Шрифт:
Он как-то толчкообразно остановился, – так замирает пароход на якорной стоянке, – впившись глазами в лист.
– Удивляет меня, Некрасов, почему стоят подле каждой фамилии цифры. Вот, например, пятьдесят, а рядом с этой подписью – 5. Я разверстки ядру не даю, я только чуждому элементу. Конечно, если по личному приближению, то пожалуйста. Только вот подле 50 стоит «к», а против 5 стоит «р». Что бы это могло значить, Егор Егорыч?

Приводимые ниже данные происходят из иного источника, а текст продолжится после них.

`config.mk`:
```
export PLATFORM = sky130hd
export DESIGN_NAME = string_escape_decoder
export DESIGN_NICKNAME = d
export VERILOG_FILES = /design/src/hw/rtl/sed_pkg.sv /design/src/hw/rtl/sed_front.sv /design/src/hw/rtl/sed_fifo.sv /design/src/hw/rtl/sed_back.sv /design/src/hw/rtl/string_escape_decoder.sv
export SDC_FILE = /design/constraint.sdc
export NUM_CORES = 1
export LEC_CHECK = 0
export ABC_AREA = 0
export BUFFER_PORTS_ARGS = -buffer_cell sky130_fd_sc_hd__clkbuf_2
export CORE_ASPECT_RATIO = 1.5
export CORE_MARGIN = 5
export CORE_UTILIZATION = 46
export DETAILED_ROUTE_END_ITERATION = 12
export PLACE_DENSITY = 0.62
export SYNTH_ARGS = -nofsm -noshare
export SYNTH_HDL_FRONTEND = slang
export SYNTH_SLANG_ARGS = --single-unit
export TNS_END_PERCENT = 1
```
`constraint.sdc`:
```
create_clock -name clk_i -period 4.9 [get_ports clk_i]
set_input_delay 0.98 -clock clk_i [delete_from_list [all_inputs] [get_ports clk_i]]
set_output_delay 0.98 -clock clk_i [all_outputs]
set_load 0.05 [all_outputs]
```
`src/hw/rtl/sed_pkg.sv`:
```
// ----------------------------------------------------------------------------
// sed_pkg
// Shared types, character codes and helper functions for the escape decoder.
// ----------------------------------------------------------------------------
package sed_pkg;

  localparam int unsigned QDEPTH = 4;
  localparam int unsigned QPTR_W = $clog2(QDEPTH);
  localparam int unsigned QCNT_W = $clog2(QDEPTH + 1);

  localparam logic [7:0] CH_BSLASH = 8'h5C;
  localparam logic [7:0] CH_X      = 8'h78;
  localparam logic [7:0] CH_0      = 8'h30;
  localparam logic [7:0] CH_7      = 8'h37;
  localparam logic [7:0] CH_9      = 8'h39;
  localparam logic [7:0] CH_LA     = 8'h61;
  localparam logic [7:0] CH_LF     = 8'h66;
  localparam logic [7:0] CH_UA     = 8'h41;
  localparam logic [7:0] CH_UF     = 8'h46;
  localparam logic [7:0] CH_N      = 8'h6E;
  localparam logic [7:0] CH_T      = 8'h74;
  localparam logic [7:0] CH_R      = 8'h72;
  localparam logic [7:0] CH_V      = 8'h76;
  localparam logic [7:0] CH_B      = 8'h62;
  localparam logic [7:0] CH_F      = 8'h66;
  localparam logic [7:0] CH_A      = 8'h61;

  localparam logic [4:0] HEX_BAD = 5'h10;

  typedef enum logic [1:0] {
    KIND_BYTE = 2'd0,
    KIND_DONE = 2'd1,
    KIND_BAD  = 2'd2
  } kind_e;

  typedef struct packed {
    logic [7:0] data;
    kind_e      kind;
  } res_t;

  // One queue entry holds every result of one input beat.
  typedef struct packed {
    res_t res0;
    res_t res1;
    logic two;
  } q_entry_t;

  typedef struct packed {
    logic empty;
    logic full;
  } q_status_t;

  function automatic logic [4:0] hex_digit(input logic [7:0] c);
    logic [4:0] v;
    v = HEX_BAD;
    if (c >= CH_0 && c <= CH_9) v = 5'(c - CH_0);
    else if (c >= CH_LA && c <= CH_LF) v = 5'(c - CH_LA + 8'd10);
    else if (c >= CH_UA && c <= CH_UF) v = 5'(c - CH_UA + 8'd10);
    return v;
  endfunction

  function automatic logic is_octal(input logic [7:0] c);
    return (c >= CH_0) && (c <= CH_7);
  endfunction

  function automatic logic [7:0] escape_byte(input logic [7:0] c);
    logic [7:0] v;
    unique case (c)
      CH_N:    v = 8'd10;
      CH_T:    v = 8'd9;
      CH_R:    v = 8'd13;
      CH_V:    v = 8'd11;
      CH_B:    v = 8'd8;
      CH_F:    v = 8'd12;
      CH_A:    v = 8'd7;
      default: v = c;
    endcase
    return v;
  endfunction

endpackage

```
`src/hw/rtl/sed_front.sv`:
```
// ----------------------------------------------------------------------------
// sed_front
// Accepts literal characters, tracks escape state and builds one queue entry
// with the zero, one or two results each beat gives.
// ----------------------------------------------------------------------------
module sed_front import sed_pkg::*; (
  input  logic       clk_i,
  input  logic       rst_ni,
  input  logic [7:0] char_in_i,
  input  logic       end_of_literal_i,
  input  logic       in_valid_i,
  output logic       in_stall_o,
  input  q_status_t  q_status_i,
  output logic       push_o,
  output q_entry_t   push_data_o
);

  typedef enum logic [5:0] {
    MODE_IDLE = 6'b000001,
    MODE_ESC  = 6'b000010,
    MODE_HEX1 = 6'b000100,
    MODE_HEX2 = 6'b001000,
    MODE_OCT  = 6'b010000,
    MODE_BAD  = 6'b100000
  } mode_e;

  mode_e      mode_q, mode_d;
  logic [7:0] oct_val_q, oct_val_d;
  logic [1:0] oct_cnt_q, oct_cnt_d;
  logic [4:0] hex_hi_q, hex_hi_d;

  logic       accept;
  logic [4:0] hex_lo;
  logic [7:0] oct_next;
  res_t       r0, r1;
  logic       n0, n1;

  assign in_stall_o = q_status_i.full;
  assign accept     = in_valid_i && !q_status_i.full;
  assign hex_lo     = hex_digit(char_in_i);
  assign oct_next   = {oct_val_q[4:0], 3'(char_in_i - CH_0)};

  always_comb begin
    mode_d    = mode_q;
    oct_val_d = oct_val_q;
    oct_cnt_d = oct_cnt_q;
    hex_hi_d  = hex_hi_q;
    r0        = '{data: 8'd0, kind: KIND_BYTE};
    r1        = '{data: 8'd0, kind: KIND_BYTE};
    n0        = 1'b0;
    n1        = 1'b0;
    if (end_of_literal_i) begin
      unique case (mode_q)
        MODE_IDLE: begin
          r0 = '{data: 8'd0, kind: KIND_DONE};
          n0 = 1'b1;
        end
        MODE_OCT: begin
          r0 = '{data: oct_val_q, kind: KIND_BYTE};
          r1 = '{data: 8'd0, kind: KIND_DONE};
          n0 = 1'b1;
          n1 = 1'b1;
        end
        default: begin
          r0 = '{data: 8'd0, kind: KIND_BAD};
          n0 = 1'b1;
        end
      endcase
      mode_d    = MODE_IDLE;
      oct_val_d = 8'd0;
      oct_cnt_d = 2'd0;
      hex_hi_d  = 5'd0;
    end else begin
      unique case (mode_q)
        MODE_IDLE: begin
          if (char_in_i == CH_BSLASH) begin
            mode_d = MODE_ESC;
          end else begin
            r0 = '{data: char_in_i, kind: KIND_BYTE};
            n0 = 1'b1;
          end
        end
        MODE_ESC: begin
          if (char_in_i == CH_X) begin
            mode_d = MODE_HEX1;
          end else if (is_octal(char_in_i)) begin
            oct_val_d = char_in_i - CH_0;
            oct_cnt_d = 2'd1;
            mode_d    = MODE_OCT;
          end else begin
            r0     = '{data: escape_byte(char_in_i), kind: KIND_BYTE};
            n0     = 1'b1;
            mode_d = MODE_IDLE;
          end
        end
        MODE_HEX1: begin
          hex_hi_d = hex_lo[4] ? HEX_BAD : hex_lo;
          mode_d   = MODE_HEX2;
        end
        MODE_HEX2: begin
          if (hex_hi_q[4] || hex_lo[4]) begin
            mode_d = MODE_BAD;
          end else begin
            r0     = '{data: {hex_hi_q[3:0], hex_lo[3:0]}, kind: KIND_BYTE};
            n0     = 1'b1;
            mode_d = MODE_IDLE;
          end
          hex_hi_d = 5'd0;
        end
        MODE_OCT: begin
          if (is_octal(char_in_i)) begin
            if (oct_cnt_q >= 2'd2) begin
              r0        = '{data: oct_next, kind: KIND_BYTE};
              n0        = 1'b1;
              oct_val_d = 8'd0;
              oct_cnt_d = 2'd0;
              mode_d    = MODE_IDLE;
            end else begin
              oct_val_d = oct_next;
              oct_cnt_d = oct_cnt_q + 2'd1;
            end
          end else begin
            // flush the pending value, then handle the character as in idle mode
            r0        = '{data: oct_val_q, kind: KIND_BYTE};
            n0        = 1'b1;
            oct_val_d = 8'd0;
            oct_cnt_d = 2'd0;
            if (char_in_i == CH_BSLASH) begin
              mode_d = MODE_ESC;
            end else begin
              r1     = '{data: char_in_i, kind: KIND_BYTE};
              n1     = 1'b1;
              mode_d = MODE_IDLE;
            end
          end
        end
        default: mode_d = MODE_BAD;
      endcase
    end
  end

  assign push_o      = accept && n0;
  assign push_data_o = '{res0: r0, res1: r1, two: n1};

  always_ff @(posedge clk_i or negedge rst_ni) begin
    if (!rst_ni) begin
      mode_q    <= MODE_IDLE;
      oct_val_q <= 8'd0;
      oct_cnt_q <= 2'd0;
      hex_hi_q  <= 5'd0;
    end else if (accept) begin
      mode_q    <= mode_d;
      oct_val_q <= oct_val_d;
      oct_cnt_q <= oct_cnt_d;
      hex_hi_q  <= hex_hi_d;
    end
  end

endmodule

```
`src/hw/rtl/sed_fifo.sv`:
```
// ----------------------------------------------------------------------------
// sed_fifo
// Short queue of result entries between the front and the back.
// ----------------------------------------------------------------------------
module sed_fifo import sed_pkg::*; (
  input  logic      clk_i,
  input  logic      rst_ni,
  input  logic      push_i,
  input  q_entry_t  push_data_i,
  input  logic      pop_i,
  output q_entry_t  head_o,
  output q_status_t status_o
);

  q_entry_t          mem_q [QDEPTH];
  logic [QPTR_W-1:0] wr_ptr_q, rd_ptr_q;
  logic [QCNT_W-1:0] cnt_q;
  logic              do_push, do_pop;

  assign status_o.empty = (cnt_q == '0);
  assign status_o.full  = (cnt_q == QCNT_W'(QDEPTH));
  assign do_push        = push_i && !status_o.full;
  assign do_pop         = pop_i && !status_o.empty;
  assign head_o         = mem_q[rd_ptr_q];

  always_ff @(posedge clk_i) begin
    if (do_push) begin
      mem_q[wr_ptr_q] <= push_data_i;
    end
  end

  always_ff @(posedge clk_i or negedge rst_ni) begin
    if (!rst_ni) begin
      wr_ptr_q <= '0;
      rd_ptr_q <= '0;
      cnt_q    <= '0;
    end else begin
      if (do_push) wr_ptr_q <= wr_ptr_q + 1'b1;
      if (do_pop)  rd_ptr_q <= rd_ptr_q + 1'b1;
      unique case ({do_push, do_pop})
        2'b10:   cnt_q <= cnt_q + 1'b1;
        2'b01:   cnt_q <= cnt_q - 1'b1;
        default: cnt_q <= cnt_q;
      endcase
    end
  end

endmodule

```
`src/hw/rtl/sed_back.sv`:
```
// ----------------------------------------------------------------------------
// sed_back
// Unpacks queue entries into single result beats behind an output register.
// ----------------------------------------------------------------------------
module sed_back import sed_pkg::*; (
  input  logic       clk_i,
  input  logic       rst_ni,
  input  q_entry_t   head_i,
  input  q_status_t  q_status_i,
  output logic       pop_o,
  output logic [7:0] out_byte_o,
  output logic [1:0] kind_o,
  output logic       last_o,
  output logic       out_valid_o,
  input  logic       out_stall_i
);

  logic       valid_q;
  logic [7:0] byte_q;
  kind_e      kind_q;
  logic       last_q;
  logic       sub_q, sub_d;
  logic       load;
  res_t       cur;
  logic       cur_last;

  assign load     = (!valid_q || !out_stall_i) && !q_status_i.empty;
  assign cur      = sub_q ? head_i.res1 : head_i.res0;
  assign cur_last = sub_q || !head_i.two;
  assign pop_o    = load && cur_last;
  assign sub_d    = load ? !cur_last : sub_q;

  always_ff @(posedge clk_i or negedge rst_ni) begin
    if (!rst_ni) begin
      valid_q <= 1'b0;
      sub_q   <= 1'b0;
    end else begin
      sub_q <= sub_d;
      if (load) begin
        valid_q <= 1'b1;
      end else if (!out_stall_i) begin
        valid_q <= 1'b0;
      end
    end
  end

  // hold payload while stalled
  always_ff @(posedge clk_i) begin
    if (load) begin
      byte_q <= cur.data;
      kind_q <= cur.kind;
      last_q <= cur_last;
    end
  end

  assign out_valid_o = valid_q;
  assign out_byte_o  = byte_q;
  assign kind_o      = kind_q;
  assign last_o      = last_q;

endmodule

```
`src/hw/rtl/string_escape_decoder.sv`:
```
// ----------------------------------------------------------------------------
// string_escape_decoder
// An accepted character's results enter the queue, then the output register.
// Throughput: one character per cycle while the queue is not full;
// a two-result beat leaves as two beats, paced by the single output register.
// A four-entry queue separates the decoding front from the output back.
// Reset clears the escape state, the queue and the output valid at once.
// ----------------------------------------------------------------------------
module string_escape_decoder import sed_pkg::*; (
  input  logic       clk_i,
  input  logic       rst_ni,
  input  logic [7:0] char_in_i,
  input  logic       end_of_literal_i,
  input  logic       in_valid_i,
  output logic       in_stall_o,
  output logic [7:0] out_byte_o,
  output logic [1:0] kind_o,
  output logic       last_o,
  output logic       out_valid_o,
  input  logic       out_stall_i
);

  logic      push, pop;
  q_entry_t  push_data, head;
  q_status_t q_status;

  sed_front u_front (
    .clk_i            (clk_i),
    .rst_ni           (rst_ni),
    .char_in_i        (char_in_i),
    .end_of_literal_i (end_of_literal_i),
    .in_valid_i       (in_valid_i),
    .in_stall_o       (in_stall_o),
    .q_status_i       (q_status),
    .push_o           (push),
    .push_data_o      (push_data)
  );

  sed_fifo u_fifo (
    .clk_i       (clk_i),
    .rst_ni      (rst_ni),
    .push_i      (push),
    .push_data_i (push_data),
    .pop_i       (pop),
    .head_o      (head),
    .status_o    (q_status)
  );

  sed_back u_back (
    .clk_i       (clk_i),
    .rst_ni      (rst_ni),
    .head_i      (head),
    .q_status_i  (q_status),
    .pop_o       (pop),
    .out_byte_o  (out_byte_o),
    .kind_o      (kind_o),
    .last_o      (last_o),
    .out_valid_o (out_valid_o),
    .out_stall_i (out_stall_i)
  );

endmodule
```
==> results list, run 1 <==
- Number of fill cells in the layout: ~1,100
- Number of inserted diodes: 0
- The initial antenna violation count is 0.
- Biggest area consumer among synthesized cells: sky130_fd_sc_hd__edfxtp_1
- After the last flow step, the layout net total stands at 540.
- Of all nets on the critical path, the largest fanout is 8.
* Worst skew pair latency: 0.41 ns
* Arr. time, crit path: roughly 4.4 ns
- The initial utilization of the core area, before any placement, comes to a little under half.
- The worst-case IR drop observed on VDD is 0.000250 V.
- The floorplan step set the die width to about 100 microns.
* First-pass GRT wire length: approximately 23 mm
* Slew Limit Fails: 0
- The final hold violation count came to 0.
- The slowest stage of the critical path belongs to the cell sky130_fd_sc_hd__or4_4.
- Unique cell type count in the Yosys netlist: 74
- Of the available clock period, the critical path in the final layout requires 82.0%.
* Post-detailed-placement half-perimeter wirelength: 10.3 mm
- Summing every instance area after synthesis gives 0.00606 sq mm.
* Number of routed nets with antenna violations: 0
- Lkg Pwr: 2.66 nW
- H-tree depth reported by CTS: 4
- Area of the die: 0.0156 sq mm
- Syn nets: 516
- TritonCTS clock tree: built
- Vias in the first global route: 4,321
- Of the cells placed in the final design, the portion with a size suffix greater than 1 is between 10% and 20%.
* Max Clk Rate: 249 MHz
- Flip-flop and latch count after synthesis: 121
* Hold crit path type: flop to flop
- The flow ran to the end, and the final reports show no timing, DRC or antenna violations.
* Detailed router's first-iteration violation count: approximately 240
* Vias per cell: 5.97
- Via count: 4,083
- CP endpoint kind: flop
* Post-synthesis area per instance: 12.4 sq um
- Clock edge transition at the registers on the reported setup and hold paths: 0.06 ns
- RePlAce Congestion: 0.919
- Cell count after synthesis: approximately 500
- The tree is rooted in a sky130_fd_sc_hd__clkbuf_16.
- Synthesis Warnings: 0
- The synthesized design contains just over 90 enable-type register cells.
- In this run, post-CTS repair resized a total of 0 instances.
- Measured along the y axis, the die boundary spans 151 microns.
* Core Area: around 0.013 sq mm
- Register area: approximately 0.0035 sq mm
* Area of combinational cells with multiple inputs: 0.00236 sq mm
* Number of buffers and inverters on the critical path: 3
- Sorting the synthesized cells by area gives the leading types as sky130_fd_sc_hd__edfxtp_1 (45%), sky130_fd_sc_hd__dfrtp_1 (12%), sky130_fd_sc_hd__mux4_2 (7.4%), sky130_fd_sc_hd__nand2_1 (4.5%), sky130_fd_sc_hd__ha_1 (2.9%).
- Pin placement for this block handled 26 I/O pins.
- At the worst endpoint, the required time is about 5.2 ns.
- Num rows: 51
- For this run, the leading register cell type out of synthesis is sky130_fd_sc_hd__edfxtp_1.
- Fin Clk Skew: between 0.01 and 0.015 ns
* Maximum clock path buffer count: 2
- The total overflow left after global routing is 0.
- Counting flops with an async set or reset pin after synthesis yields a share of roughly a quarter.
* Count of port buffers added during placement: 25
* Overall routing resource usage: between 10% and 20%
* Routed length per instance: between 20 and 25 microns
- The number of hold buffers added after CTS was 0.
- Cell Chain, Critical Path: clkbuf_2 > ha_1 > or4_4 > o31a_1 > nor3_1 > o21ai_2 > a311oi_2 > o31ai_4 > inv_1 > ha_1 > inv_1 > fa_1 > xor2_1 > nor2_1 > xor2_1
* Final setup vio count: 0
- Subtracting the final worst setup slack from the clock period gives 4.02 ns.
- For the pin with the worst max-slew slack, the measured transition is 0.939 ns.
- Number of optimization iterations in the first detailed-route pass: 5
- Once the clock tree was built, the setup fixing pass inserted 0 buffers.
- Kind of critical path: primary input to flop
- Final TNS setup: 0 ns
- Largest stage delay on the critical path: 0.53 ns
- After detailed routing, the total wire length is around 14 mm.
- Slew margin rel.: 36.9%
- STA classifies the critical path startpoint as a primary input.
* Number of maximum-capacitance constraint violations: 0
- Maximum number of pins on one net before global-route repair: 31
- Total power per unit cell area: 596 mW/mm^2
- In the routed design, unresolved DRC markers number 0.
- Hold timing on the final database bottoms out at a slack of between 0.4 and 0.5 ns.
- CP top delay family: compound AO/OA/AOI/OAI gates
- Counting the buffers created by CTS gives 17.
- Setup repair after global routing left no endpoint under its margin.
* Clock Sinks: ~120
- Share of the yosys chip area belonging to registers: a little under three fifths
* Portion of synthesized cell area occupied by the leading cell type: 45.1%
- Compared with the post-synthesis result, the final layout area differs by 14.0%.
==> Yosys cell counts, types with 2 or more instances <==
cell type,instances
sky130_fd_sc_hd__buf_2,2
sky130_fd_sc_hd__o21ai_0,23
sky130_fd_sc_hd__nor2b_1,3
sky130_fd_sc_hd__o31ai_1,7
sky130_fd_sc_hd__and3_1,9
sky130_fd_sc_hd__o211ai_1,4
sky130_fd_sc_hd__a31oi_1,8
sky130_fd_sc_hd__and2_2,4
sky130_fd_sc_hd__ha_1,14
sky130_fd_sc_hd__a221o_1,6
sky130_fd_sc_hd__a32o_1,4
sky130_fd_sc_hd__and2_1,11
sky130_fd_sc_hd__o41ai_1,2
sky130_fd_sc_hd__o21bai_1,3
sky130_fd_sc_hd__a21oi_1,10
sky130_fd_sc_hd__buf_1,3
sky130_fd_sc_hd__nand2_1,73
sky130_fd_sc_hd__inv_1,18
sky130_fd_sc_hd__edfxtp_1,91
sky130_fd_sc_hd__xor2_1,7
sky130_fd_sc_hd__dfrtp_1,29
sky130_fd_sc_hd__nor2_1,22
sky130_fd_sc_hd__mux4_2,20
sky130_fd_sc_hd__a22o_1,2
sky130_fd_sc_hd__xnor2_1,4
sky130_fd_sc_hd__nand4_1,4
sky130_fd_sc_hd__a21o_1,6
sky130_fd_sc_hd__clkbuf_1,16
sky130_fd_sc_hd__a211oi_1,4
sky130_fd_sc_hd__nor3_1,12
sky130_fd_sc_hd__a22oi_1,3
sky130_fd_sc_hd__nand2b_1,2
sky130_fd_sc_hd__nand3_1,13
sky130_fd_sc_hd__or2_1,2
sky130_fd_sc_hd__buf_6,5
sky130_fd_sc_hd__or2_2,2
sky130_fd_sc_hd__o21ai_1,2
sky130_fd_sc_hd__nor3b_1,2
==> cell usage in the layout (no fill, tap or decap), types with 6 or more instances in the layout <==
| cell type | netlist | final |
|---|---|---|
| sky130_fd_sc_hd__a21o_1 | 6 | 6 |
| sky130_fd_sc_hd__a21oi_1 | 10 | 10 |
| sky130_fd_sc_hd__a221o_1 | 6 | 6 |
| sky130_fd_sc_hd__a31oi_1 | 8 | 8 |
| sky130_fd_sc_hd__and2_1 | 11 | 11 |
| sky130_fd_sc_hd__and3_1 | 9 | 9 |
| sky130_fd_sc_hd__buf_4 | 0 | 7 |
| sky130_fd_sc_hd__clkbuf_16 | 0 | 17 |
| sky130_fd_sc_hd__clkbuf_2 | 1 | 25 |
| sky130_fd_sc_hd__dfrtp_1 | 29 | 29 |
| sky130_fd_sc_hd__edfxtp_1 | 91 | 91 |
| sky130_fd_sc_hd__ha_1 | 14 | 14 |
| sky130_fd_sc_hd__inv_1 | 18 | 18 |
| sky130_fd_sc_hd__mux4_2 | 20 | 20 |
| sky130_fd_sc_hd__nand2_1 | 73 | 73 |
| sky130_fd_sc_hd__nand3_1 | 13 | 13 |
| sky130_fd_sc_hd__nor2_1 | 22 | 22 |
| sky130_fd_sc_hd__nor3_1 | 12 | 12 |
| sky130_fd_sc_hd__o21ai_0 | 23 | 23 |
| sky130_fd_sc_hd__o31ai_1 | 7 | 7 |
| sky130_fd_sc_hd__xor2_1 | 7 | 7 |
==> kinds of logic (layout without fill, tap and decap cells) <==
logic type / count (synthesis) / in the layout / synth area share, %
xor gates and xnor gates: 11 / 11 / 1.59
AOI/OAI and AO/OA: 99 / 99 / 12.0
DFF: 121 / 121 / 57.5
and+or+nand+nor: 173 / 173 / 14.2
adders and majority gates: 15 / 15 / 3.22
buffers and inverters: 47 / 84 / 3.62
muxes: 22 / 22 / 7.85
==> stage by stage <==
step / power [mW] / instance area, sq um / std cells / utilization, % / worst slack (ns)
CTS: 4.15 / 6910 / 684 / 53.3 / 0.889
detailed placement: 2.88 / 6300 / 652 / 48.6 / 0.475
finish: 4.12 / 6910 / 684 / 53.3 / 0.881
floorplan: 2.54 / 6060 / 488 / - / 0.833
global placement: 2.84 / 6300 / 652 / 48.6 / 0.594
global route: 4.34 / 6910 / 684 / 53.3 / 0.678
==> metal layers <==
layer | global-route usage, % | vias up | wire (microns)
met4 | 10.5 | 0 | 548
met3 | 3.47 | 34 | 465
met5 | 0 | - | 0
li1 | - | 1897 | -
met1 | 22.1 | 2037 | 5730
met2 | 34.9 | 115 | 7720
==> worst register-to-register path, cell delays in order (launching register included) <==
cell	delay (ns)
sky130_fd_sc_hd__dfrtp_1	0.51
sky130_fd_sc_hd__or4b_1	0.61
sky130_fd_sc_hd__or2_4	0.34
sky130_fd_sc_hd__o21ai_2	0.38
sky130_fd_sc_hd__a311oi_2	0.14
sky130_fd_sc_hd__o31ai_4	0.35
sky130_fd_sc_hd__inv_1	0.09
sky130_fd_sc_hd__ha_1	0.22
sky130_fd_sc_hd__inv_1	0.09
sky130_fd_sc_hd__fa_1	0.18
sky130_fd_sc_hd__xor2_1	0.15
sky130_fd_sc_hd__nor2_1	0.07
sky130_fd_sc_hd__xor2_1	0.14
==> registers in the layout, indices dropped and copies added (netlist names), 3 cells and up <==
| signal | count |
|---|---|
| u_back.out_byte_o | 8 |
| u_fifo.cnt_q | 3 |
| u_fifo.mem_q | 80 |
| u_front.hex_hi_q | 5 |
| u_front.mode_q | 6 |
| u_front.oct_val_q | 8 |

– К? – сказал я. – На букву «к» много профессий. Клепальщики, каменщики, кружконосы, крючкотворы, а вот «р». Рыбальщики, разведчики, рисовальщики.
Черпанов положил лист в карман и достал наши фуражки.
– Плохо мы знаем рабочий класс, – сказал он удовлетворенно, играя пальцами на фуражке, – я полагал, бить будут.
Из столовой выскочил Некрасов:
– Уходите. А закусить? А деньги? – Он протянул Черпанову сверточек денег.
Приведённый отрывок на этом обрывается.